**RECORDS FOR PROCESSING**

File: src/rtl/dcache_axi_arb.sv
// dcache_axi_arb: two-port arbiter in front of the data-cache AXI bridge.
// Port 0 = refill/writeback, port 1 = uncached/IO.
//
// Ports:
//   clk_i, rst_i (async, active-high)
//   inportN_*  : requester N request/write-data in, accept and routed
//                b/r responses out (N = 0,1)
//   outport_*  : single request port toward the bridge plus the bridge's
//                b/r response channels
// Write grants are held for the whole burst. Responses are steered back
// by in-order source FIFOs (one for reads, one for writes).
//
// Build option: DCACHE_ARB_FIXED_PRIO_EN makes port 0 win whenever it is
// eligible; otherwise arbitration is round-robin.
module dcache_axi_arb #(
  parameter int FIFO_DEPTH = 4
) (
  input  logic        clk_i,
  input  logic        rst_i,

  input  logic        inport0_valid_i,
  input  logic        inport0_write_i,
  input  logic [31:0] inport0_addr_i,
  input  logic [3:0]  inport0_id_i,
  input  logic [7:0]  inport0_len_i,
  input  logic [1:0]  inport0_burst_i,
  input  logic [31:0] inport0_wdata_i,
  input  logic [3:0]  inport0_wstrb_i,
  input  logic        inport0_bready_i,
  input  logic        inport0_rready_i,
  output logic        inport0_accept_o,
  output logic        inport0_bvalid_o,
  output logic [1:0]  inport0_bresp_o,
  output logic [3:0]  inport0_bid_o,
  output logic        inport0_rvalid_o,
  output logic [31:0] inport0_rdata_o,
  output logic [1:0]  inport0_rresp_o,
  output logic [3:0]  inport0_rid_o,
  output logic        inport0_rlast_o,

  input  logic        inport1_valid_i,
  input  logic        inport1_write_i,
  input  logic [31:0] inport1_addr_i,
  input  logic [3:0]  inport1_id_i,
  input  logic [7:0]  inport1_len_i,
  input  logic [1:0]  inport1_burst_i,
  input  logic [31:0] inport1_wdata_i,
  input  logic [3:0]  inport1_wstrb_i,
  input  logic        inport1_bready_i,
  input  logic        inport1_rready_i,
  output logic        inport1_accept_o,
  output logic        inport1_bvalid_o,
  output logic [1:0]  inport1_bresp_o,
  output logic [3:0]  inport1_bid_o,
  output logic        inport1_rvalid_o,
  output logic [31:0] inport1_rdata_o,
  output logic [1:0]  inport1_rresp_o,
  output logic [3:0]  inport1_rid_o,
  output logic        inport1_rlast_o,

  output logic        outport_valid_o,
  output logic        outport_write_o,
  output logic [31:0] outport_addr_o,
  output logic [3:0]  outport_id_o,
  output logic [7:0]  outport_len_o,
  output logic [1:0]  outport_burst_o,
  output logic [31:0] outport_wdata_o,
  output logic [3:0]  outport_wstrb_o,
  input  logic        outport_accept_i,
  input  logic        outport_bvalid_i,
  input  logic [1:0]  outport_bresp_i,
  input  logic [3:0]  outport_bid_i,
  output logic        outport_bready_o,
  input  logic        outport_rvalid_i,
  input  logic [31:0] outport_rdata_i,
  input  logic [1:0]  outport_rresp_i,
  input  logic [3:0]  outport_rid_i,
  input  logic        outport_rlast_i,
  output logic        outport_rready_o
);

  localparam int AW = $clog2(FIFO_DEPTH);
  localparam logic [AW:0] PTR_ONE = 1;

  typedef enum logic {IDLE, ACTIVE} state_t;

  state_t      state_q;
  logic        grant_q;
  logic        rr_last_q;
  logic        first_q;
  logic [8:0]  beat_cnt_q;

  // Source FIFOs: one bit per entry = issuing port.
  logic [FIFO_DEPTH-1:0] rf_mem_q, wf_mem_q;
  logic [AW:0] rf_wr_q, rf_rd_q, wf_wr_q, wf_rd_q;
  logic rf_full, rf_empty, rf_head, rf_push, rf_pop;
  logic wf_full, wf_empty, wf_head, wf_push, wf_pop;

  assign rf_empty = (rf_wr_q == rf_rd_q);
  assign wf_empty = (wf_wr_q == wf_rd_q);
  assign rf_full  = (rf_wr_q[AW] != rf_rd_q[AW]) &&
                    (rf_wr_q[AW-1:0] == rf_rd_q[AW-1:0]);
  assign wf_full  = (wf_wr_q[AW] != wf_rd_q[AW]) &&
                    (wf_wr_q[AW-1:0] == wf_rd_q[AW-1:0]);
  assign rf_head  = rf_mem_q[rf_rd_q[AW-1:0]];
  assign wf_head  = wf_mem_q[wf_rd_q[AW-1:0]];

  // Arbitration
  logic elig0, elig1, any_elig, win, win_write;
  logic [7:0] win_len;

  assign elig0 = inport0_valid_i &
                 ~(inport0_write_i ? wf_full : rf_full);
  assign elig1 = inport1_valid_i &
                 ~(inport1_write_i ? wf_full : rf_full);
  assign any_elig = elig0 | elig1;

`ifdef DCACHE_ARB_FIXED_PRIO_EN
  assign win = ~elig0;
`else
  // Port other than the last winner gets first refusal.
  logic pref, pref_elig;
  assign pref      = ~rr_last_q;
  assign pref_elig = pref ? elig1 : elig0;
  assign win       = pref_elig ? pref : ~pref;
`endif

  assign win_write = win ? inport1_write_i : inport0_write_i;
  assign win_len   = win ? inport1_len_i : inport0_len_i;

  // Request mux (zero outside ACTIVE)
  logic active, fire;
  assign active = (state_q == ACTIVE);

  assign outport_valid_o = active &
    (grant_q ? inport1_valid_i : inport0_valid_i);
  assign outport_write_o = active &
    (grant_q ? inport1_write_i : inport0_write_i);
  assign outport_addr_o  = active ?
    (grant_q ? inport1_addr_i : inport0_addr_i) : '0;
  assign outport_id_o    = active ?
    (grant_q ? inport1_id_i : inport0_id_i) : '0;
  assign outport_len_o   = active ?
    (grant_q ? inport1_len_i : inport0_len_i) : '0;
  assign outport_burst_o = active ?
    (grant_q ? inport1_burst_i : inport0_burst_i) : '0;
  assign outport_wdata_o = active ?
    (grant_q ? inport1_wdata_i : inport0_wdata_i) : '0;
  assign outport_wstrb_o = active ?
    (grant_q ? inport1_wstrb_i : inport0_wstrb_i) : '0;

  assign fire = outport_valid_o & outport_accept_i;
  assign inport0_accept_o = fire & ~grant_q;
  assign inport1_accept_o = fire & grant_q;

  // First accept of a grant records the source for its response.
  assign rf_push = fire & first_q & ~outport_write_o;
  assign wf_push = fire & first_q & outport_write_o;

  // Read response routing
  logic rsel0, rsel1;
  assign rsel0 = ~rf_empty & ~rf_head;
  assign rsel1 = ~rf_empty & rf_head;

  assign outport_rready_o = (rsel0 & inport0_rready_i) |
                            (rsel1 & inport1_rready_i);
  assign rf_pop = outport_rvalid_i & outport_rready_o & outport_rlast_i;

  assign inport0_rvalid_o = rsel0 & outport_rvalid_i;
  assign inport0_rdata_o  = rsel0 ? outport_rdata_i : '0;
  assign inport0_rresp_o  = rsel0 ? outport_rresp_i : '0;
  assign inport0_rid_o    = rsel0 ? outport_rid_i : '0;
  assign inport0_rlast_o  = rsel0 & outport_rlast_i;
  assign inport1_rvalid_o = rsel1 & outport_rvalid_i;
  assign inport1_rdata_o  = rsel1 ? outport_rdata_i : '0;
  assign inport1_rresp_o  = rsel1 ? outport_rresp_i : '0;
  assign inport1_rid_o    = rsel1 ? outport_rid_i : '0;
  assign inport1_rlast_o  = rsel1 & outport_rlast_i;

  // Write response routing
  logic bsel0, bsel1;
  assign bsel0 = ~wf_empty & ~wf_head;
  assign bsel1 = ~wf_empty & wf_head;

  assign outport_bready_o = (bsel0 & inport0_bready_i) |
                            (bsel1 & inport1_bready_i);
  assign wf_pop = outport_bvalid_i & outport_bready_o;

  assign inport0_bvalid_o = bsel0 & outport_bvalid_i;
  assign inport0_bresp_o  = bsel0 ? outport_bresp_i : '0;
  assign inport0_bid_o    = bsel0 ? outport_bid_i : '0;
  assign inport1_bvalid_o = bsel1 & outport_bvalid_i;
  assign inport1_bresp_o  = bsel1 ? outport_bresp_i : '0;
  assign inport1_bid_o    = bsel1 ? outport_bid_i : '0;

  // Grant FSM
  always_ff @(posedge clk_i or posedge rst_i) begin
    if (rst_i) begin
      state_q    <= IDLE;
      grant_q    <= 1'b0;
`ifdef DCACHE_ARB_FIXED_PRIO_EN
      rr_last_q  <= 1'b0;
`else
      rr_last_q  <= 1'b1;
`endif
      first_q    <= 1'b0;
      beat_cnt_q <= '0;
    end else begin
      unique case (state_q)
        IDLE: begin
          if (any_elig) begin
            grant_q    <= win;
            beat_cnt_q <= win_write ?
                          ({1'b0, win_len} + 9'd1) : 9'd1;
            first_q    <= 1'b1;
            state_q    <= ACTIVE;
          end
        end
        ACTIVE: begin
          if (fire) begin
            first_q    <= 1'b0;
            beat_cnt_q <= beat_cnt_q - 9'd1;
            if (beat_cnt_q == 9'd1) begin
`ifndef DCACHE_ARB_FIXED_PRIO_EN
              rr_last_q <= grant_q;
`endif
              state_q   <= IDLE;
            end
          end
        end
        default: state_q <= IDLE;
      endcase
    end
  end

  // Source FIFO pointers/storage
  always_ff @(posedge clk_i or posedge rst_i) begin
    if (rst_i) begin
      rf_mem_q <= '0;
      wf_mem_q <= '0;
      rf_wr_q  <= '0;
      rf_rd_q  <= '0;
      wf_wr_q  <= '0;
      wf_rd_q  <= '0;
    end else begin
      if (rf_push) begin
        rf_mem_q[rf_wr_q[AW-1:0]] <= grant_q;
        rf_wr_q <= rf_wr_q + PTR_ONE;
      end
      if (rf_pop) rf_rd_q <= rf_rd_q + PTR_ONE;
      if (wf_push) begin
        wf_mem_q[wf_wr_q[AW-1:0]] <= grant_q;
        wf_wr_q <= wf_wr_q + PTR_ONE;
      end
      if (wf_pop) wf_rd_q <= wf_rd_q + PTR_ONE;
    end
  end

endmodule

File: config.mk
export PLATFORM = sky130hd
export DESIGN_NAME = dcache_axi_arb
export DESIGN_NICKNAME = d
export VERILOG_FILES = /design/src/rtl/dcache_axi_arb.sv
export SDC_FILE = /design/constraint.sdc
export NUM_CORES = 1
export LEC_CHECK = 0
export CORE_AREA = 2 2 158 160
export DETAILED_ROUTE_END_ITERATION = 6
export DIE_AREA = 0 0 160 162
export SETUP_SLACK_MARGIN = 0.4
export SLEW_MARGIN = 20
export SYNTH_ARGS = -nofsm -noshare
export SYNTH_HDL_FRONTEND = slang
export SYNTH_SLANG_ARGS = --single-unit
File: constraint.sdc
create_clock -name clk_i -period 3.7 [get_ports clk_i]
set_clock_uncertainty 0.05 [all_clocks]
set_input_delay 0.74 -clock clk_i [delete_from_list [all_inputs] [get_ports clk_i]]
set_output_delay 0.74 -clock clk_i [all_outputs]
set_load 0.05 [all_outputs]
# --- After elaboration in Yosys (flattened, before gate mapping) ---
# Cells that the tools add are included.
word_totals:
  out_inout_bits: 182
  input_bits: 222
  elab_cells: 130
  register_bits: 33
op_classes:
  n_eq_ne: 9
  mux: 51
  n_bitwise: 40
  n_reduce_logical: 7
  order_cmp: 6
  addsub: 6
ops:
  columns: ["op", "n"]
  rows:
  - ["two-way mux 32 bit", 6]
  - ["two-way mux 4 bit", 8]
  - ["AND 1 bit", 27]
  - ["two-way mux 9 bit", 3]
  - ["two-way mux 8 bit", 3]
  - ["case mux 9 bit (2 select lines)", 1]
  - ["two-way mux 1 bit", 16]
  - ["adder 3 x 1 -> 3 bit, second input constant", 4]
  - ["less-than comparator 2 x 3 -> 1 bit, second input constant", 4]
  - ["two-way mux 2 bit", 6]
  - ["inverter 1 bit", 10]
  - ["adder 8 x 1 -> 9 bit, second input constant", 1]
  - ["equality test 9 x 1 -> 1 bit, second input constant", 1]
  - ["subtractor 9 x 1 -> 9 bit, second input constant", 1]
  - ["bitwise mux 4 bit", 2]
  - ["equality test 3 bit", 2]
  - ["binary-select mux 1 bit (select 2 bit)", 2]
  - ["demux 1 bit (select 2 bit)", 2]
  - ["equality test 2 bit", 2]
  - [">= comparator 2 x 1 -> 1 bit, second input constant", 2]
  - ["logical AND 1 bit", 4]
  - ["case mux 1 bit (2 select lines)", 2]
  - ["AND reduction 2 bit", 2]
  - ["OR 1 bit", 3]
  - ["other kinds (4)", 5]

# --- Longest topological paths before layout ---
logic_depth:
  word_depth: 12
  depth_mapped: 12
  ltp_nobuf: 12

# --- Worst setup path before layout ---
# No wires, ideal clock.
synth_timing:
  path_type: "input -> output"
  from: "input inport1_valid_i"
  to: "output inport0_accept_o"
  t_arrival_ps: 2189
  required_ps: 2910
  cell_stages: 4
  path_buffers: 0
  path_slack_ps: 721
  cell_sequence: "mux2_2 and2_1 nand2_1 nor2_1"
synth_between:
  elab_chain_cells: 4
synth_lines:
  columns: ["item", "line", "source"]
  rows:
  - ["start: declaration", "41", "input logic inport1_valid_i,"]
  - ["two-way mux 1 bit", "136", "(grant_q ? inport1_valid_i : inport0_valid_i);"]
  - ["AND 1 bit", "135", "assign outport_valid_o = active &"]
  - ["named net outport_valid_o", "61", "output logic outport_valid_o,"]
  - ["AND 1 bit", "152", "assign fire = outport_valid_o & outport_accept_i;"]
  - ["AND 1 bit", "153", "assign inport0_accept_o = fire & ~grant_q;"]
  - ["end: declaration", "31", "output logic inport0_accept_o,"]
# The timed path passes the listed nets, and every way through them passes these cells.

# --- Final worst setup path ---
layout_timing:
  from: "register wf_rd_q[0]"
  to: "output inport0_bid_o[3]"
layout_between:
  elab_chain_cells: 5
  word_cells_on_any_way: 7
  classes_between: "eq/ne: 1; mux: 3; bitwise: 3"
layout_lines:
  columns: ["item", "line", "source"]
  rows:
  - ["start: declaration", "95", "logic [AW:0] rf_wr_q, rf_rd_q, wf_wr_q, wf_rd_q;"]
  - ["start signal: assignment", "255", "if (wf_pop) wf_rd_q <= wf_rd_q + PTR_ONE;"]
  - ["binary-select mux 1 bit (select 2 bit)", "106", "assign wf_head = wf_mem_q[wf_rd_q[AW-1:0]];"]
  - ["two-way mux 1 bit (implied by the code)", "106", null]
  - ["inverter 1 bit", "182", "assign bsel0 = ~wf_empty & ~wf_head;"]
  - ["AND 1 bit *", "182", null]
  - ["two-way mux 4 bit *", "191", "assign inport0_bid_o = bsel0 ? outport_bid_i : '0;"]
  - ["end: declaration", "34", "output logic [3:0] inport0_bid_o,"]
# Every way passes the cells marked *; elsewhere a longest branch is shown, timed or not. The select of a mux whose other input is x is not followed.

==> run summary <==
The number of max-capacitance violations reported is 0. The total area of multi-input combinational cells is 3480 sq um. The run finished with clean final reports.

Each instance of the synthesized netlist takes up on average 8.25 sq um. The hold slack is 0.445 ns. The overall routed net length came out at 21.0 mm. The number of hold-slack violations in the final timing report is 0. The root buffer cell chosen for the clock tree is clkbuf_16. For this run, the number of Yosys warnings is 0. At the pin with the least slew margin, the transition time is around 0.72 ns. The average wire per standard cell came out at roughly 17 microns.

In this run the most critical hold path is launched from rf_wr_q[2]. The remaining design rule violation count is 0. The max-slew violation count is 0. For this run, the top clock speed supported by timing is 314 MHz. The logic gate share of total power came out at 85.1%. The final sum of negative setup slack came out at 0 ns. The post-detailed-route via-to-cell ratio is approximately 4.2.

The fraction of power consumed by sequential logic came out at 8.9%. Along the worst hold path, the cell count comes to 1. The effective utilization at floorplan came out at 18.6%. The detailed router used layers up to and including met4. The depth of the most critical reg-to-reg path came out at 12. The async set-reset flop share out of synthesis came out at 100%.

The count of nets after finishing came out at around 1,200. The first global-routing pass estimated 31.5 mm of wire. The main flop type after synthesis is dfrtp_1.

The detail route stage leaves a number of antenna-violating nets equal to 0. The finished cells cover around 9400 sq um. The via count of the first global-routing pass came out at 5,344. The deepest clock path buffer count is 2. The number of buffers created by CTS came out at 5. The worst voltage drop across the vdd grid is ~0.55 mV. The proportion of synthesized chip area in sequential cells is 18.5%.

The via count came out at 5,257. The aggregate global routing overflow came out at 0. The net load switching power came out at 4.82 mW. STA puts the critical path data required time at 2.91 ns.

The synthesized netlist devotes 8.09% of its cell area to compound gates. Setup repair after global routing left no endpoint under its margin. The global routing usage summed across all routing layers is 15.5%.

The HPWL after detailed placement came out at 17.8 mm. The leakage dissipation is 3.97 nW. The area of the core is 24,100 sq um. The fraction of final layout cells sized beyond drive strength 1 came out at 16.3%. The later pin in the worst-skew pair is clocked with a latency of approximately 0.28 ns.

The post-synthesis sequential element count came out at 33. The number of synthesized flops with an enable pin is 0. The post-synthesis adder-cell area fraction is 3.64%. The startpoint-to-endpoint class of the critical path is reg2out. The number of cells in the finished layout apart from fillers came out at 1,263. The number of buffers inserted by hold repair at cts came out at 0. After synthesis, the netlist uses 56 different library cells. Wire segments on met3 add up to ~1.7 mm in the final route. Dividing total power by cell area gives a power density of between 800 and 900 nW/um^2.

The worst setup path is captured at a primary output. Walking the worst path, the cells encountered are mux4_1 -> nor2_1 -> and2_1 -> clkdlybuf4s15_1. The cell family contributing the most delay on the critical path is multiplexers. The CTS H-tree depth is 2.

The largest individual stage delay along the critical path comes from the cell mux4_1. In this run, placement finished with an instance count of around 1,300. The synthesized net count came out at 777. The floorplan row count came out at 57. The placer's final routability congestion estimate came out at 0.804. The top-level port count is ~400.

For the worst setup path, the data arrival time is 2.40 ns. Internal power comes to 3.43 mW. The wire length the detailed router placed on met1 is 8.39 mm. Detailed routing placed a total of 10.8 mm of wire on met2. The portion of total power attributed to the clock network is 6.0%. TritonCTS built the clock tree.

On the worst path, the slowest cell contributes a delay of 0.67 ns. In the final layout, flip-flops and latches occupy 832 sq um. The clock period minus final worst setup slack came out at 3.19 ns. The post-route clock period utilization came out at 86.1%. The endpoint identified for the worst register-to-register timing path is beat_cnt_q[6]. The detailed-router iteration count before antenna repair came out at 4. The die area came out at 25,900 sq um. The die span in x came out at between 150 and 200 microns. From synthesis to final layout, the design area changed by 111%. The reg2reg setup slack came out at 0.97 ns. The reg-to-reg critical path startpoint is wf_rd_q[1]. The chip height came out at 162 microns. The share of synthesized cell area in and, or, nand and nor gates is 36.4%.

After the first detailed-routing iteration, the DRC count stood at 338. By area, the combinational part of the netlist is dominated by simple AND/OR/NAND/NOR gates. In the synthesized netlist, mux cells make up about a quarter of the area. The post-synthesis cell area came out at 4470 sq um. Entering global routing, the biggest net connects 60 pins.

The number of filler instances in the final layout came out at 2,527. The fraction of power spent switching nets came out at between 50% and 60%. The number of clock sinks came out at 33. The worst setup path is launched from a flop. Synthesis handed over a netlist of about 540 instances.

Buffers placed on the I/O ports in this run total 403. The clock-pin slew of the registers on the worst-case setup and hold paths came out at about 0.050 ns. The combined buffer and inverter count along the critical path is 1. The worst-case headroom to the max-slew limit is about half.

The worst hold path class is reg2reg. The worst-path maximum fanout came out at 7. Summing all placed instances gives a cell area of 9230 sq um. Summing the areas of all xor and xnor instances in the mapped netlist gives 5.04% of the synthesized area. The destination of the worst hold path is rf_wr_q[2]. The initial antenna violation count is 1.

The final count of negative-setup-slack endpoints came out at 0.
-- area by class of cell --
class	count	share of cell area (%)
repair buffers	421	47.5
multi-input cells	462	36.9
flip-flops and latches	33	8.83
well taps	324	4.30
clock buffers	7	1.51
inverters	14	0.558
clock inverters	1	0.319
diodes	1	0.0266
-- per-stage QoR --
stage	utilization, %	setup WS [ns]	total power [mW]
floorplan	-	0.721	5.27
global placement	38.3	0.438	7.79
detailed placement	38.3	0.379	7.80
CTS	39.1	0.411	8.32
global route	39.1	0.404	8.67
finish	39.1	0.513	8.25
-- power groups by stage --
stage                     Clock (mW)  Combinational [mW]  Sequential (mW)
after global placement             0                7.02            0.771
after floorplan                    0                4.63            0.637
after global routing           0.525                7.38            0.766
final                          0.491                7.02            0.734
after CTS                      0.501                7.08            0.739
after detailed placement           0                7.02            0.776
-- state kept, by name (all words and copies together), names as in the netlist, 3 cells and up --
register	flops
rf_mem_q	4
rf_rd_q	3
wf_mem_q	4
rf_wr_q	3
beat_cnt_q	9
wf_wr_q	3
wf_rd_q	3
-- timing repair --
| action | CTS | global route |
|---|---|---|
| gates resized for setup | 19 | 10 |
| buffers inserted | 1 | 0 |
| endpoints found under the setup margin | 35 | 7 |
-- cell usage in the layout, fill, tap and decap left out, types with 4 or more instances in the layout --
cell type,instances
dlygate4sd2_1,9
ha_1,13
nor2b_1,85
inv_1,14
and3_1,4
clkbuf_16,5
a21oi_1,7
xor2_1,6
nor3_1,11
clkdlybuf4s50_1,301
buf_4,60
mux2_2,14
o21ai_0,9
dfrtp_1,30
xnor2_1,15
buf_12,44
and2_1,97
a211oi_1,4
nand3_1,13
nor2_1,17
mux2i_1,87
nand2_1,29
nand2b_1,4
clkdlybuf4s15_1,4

**THE TASK**
Transcribe verbatim. Cover the lines from the first line of the entries above to the line containing "out (N = 0,1)", inclusive.

**RESPONSE**
File: src/rtl/dcache_axi_arb.sv
// dcache_axi_arb: two-port arbiter in front of the data-cache AXI bridge.
// Port 0 = refill/writeback, port 1 = uncached/IO.
//
// Ports:
//   clk_i, rst_i (async, active-high)
//   inportN_*  : requester N request/write-data in, accept and routed
//                b/r responses out (N = 0,1)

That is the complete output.